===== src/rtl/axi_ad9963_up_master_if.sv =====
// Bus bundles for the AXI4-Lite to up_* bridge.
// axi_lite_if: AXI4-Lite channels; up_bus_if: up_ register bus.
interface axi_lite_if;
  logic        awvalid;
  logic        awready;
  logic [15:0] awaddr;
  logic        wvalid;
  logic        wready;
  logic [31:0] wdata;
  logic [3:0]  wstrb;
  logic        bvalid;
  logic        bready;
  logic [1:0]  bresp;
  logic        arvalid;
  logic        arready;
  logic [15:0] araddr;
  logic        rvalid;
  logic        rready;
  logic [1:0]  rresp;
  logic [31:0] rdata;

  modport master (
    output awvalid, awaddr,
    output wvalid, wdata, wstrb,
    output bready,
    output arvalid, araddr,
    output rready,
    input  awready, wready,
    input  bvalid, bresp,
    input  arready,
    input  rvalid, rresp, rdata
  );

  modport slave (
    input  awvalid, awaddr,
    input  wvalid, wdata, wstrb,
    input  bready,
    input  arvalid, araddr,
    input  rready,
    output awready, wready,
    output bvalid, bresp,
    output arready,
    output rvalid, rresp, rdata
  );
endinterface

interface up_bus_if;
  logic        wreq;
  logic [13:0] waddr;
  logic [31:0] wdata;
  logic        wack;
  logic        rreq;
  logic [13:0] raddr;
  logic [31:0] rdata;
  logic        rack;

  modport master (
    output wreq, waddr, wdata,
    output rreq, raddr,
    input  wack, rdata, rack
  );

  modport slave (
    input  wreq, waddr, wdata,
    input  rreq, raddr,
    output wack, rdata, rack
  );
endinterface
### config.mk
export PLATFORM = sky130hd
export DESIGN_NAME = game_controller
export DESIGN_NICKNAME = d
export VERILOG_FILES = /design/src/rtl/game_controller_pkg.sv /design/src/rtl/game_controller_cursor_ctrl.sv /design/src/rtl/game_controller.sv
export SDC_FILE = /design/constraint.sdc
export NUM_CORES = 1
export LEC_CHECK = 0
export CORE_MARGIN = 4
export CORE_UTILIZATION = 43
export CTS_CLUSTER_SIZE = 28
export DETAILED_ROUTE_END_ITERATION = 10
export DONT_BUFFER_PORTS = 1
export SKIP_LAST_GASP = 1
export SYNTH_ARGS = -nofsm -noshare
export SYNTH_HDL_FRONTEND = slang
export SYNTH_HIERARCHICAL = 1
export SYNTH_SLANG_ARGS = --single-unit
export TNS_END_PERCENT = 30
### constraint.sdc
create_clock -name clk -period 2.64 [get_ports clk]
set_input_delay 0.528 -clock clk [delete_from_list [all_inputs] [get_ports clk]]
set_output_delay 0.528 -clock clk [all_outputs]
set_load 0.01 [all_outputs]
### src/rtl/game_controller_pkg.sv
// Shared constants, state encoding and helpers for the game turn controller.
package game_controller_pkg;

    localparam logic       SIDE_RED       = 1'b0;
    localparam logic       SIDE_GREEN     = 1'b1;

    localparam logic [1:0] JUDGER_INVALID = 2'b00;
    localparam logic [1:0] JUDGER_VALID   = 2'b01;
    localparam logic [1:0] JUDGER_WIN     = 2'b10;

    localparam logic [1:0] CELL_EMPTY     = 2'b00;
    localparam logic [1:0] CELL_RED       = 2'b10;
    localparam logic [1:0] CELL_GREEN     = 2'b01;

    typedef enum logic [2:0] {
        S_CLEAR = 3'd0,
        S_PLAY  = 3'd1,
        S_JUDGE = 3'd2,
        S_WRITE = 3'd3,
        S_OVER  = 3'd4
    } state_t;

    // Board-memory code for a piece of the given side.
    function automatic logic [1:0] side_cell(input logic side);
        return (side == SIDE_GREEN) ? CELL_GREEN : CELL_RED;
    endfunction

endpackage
============================================================
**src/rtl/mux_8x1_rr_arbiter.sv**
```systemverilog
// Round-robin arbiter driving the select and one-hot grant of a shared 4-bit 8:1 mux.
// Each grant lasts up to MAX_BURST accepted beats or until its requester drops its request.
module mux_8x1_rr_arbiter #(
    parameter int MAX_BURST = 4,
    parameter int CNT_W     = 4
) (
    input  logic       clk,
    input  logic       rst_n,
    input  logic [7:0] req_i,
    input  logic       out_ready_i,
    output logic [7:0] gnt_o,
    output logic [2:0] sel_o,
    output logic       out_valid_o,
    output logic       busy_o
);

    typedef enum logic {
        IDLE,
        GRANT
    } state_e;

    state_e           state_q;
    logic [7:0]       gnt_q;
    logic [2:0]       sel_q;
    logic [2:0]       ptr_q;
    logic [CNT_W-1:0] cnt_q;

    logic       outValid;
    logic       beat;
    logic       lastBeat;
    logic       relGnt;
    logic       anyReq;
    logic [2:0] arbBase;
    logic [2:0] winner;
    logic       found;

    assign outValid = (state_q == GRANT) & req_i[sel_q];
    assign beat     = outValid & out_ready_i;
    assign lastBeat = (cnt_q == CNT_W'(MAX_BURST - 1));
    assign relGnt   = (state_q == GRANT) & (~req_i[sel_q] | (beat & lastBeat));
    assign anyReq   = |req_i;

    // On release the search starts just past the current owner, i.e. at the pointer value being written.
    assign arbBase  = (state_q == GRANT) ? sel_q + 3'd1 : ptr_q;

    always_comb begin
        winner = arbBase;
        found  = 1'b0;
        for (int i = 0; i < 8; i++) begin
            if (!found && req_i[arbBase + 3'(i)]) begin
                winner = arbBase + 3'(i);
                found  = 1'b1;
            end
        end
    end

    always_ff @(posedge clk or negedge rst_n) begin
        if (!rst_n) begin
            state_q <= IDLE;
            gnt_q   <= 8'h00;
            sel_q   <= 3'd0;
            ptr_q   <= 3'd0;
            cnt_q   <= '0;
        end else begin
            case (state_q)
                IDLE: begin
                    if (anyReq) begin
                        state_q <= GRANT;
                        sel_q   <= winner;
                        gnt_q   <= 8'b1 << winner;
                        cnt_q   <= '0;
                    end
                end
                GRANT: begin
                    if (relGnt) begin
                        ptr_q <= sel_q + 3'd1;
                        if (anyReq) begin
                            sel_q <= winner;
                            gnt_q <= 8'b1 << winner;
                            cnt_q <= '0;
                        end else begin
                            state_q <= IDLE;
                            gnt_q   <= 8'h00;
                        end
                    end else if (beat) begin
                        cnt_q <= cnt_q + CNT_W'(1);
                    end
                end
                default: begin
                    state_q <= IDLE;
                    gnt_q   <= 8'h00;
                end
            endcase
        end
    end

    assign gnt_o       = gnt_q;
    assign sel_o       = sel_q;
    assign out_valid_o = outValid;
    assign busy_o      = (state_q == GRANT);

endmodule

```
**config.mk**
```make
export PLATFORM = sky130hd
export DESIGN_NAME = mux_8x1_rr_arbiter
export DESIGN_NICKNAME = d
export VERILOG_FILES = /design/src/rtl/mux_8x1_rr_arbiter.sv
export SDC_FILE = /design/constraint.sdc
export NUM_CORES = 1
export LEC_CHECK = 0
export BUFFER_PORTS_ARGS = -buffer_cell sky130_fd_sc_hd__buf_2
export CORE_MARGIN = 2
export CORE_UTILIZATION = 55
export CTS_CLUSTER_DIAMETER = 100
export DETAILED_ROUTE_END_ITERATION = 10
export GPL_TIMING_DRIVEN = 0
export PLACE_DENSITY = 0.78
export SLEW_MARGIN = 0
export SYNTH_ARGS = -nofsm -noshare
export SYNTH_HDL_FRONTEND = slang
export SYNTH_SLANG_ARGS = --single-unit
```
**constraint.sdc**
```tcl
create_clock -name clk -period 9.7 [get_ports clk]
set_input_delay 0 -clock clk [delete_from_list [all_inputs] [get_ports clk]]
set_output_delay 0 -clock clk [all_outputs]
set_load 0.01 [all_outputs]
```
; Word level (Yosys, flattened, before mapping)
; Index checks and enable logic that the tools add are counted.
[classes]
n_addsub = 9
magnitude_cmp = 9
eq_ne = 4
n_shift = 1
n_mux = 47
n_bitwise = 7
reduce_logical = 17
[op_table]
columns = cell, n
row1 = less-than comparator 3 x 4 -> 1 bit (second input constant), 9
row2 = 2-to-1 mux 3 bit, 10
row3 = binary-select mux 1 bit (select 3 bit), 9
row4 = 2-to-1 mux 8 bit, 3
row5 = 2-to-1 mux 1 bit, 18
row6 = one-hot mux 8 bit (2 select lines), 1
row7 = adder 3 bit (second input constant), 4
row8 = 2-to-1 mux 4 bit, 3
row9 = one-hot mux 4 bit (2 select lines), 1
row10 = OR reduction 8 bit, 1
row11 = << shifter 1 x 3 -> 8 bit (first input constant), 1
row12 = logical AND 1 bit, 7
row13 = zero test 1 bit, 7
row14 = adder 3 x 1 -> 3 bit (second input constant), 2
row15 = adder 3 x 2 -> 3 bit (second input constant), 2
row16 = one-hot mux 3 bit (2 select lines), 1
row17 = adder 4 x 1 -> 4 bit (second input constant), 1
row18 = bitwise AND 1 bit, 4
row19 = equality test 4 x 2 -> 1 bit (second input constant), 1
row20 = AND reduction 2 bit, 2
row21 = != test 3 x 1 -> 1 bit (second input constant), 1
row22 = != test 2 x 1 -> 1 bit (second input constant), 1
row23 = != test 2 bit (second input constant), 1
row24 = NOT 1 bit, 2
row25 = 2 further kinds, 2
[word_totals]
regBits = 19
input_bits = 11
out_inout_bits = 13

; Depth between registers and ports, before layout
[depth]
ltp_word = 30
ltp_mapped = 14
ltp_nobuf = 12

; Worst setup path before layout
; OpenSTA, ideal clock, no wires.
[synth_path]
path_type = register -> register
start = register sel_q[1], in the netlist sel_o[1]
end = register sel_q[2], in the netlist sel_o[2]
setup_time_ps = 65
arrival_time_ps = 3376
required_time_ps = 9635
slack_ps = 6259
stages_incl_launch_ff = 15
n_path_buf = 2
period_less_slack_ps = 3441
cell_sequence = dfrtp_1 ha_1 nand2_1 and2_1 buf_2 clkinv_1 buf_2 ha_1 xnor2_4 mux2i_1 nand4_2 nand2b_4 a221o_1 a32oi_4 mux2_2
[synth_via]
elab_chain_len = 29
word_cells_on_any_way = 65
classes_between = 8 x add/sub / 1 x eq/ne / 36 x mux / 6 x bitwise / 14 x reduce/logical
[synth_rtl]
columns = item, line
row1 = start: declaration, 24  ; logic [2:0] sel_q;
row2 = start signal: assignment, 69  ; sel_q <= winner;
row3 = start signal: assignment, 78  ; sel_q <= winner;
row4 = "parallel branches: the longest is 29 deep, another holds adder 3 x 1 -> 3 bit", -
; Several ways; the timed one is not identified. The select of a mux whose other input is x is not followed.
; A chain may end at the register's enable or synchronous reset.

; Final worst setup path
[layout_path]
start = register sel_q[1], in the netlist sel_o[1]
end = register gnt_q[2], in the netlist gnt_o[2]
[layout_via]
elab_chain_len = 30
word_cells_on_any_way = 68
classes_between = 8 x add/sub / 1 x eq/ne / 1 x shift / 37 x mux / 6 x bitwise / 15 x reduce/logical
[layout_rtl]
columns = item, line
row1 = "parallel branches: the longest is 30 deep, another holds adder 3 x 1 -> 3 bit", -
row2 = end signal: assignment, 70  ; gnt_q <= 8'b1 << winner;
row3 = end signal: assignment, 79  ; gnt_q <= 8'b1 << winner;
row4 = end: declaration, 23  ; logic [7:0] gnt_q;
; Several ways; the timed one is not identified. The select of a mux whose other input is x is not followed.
============================================================
→ **AIM OF THE EXERCISE**
Answer with a number alone. It should equal the count of lines in the entries that hold "anyReq".

→ **ANSWER SPACE**
4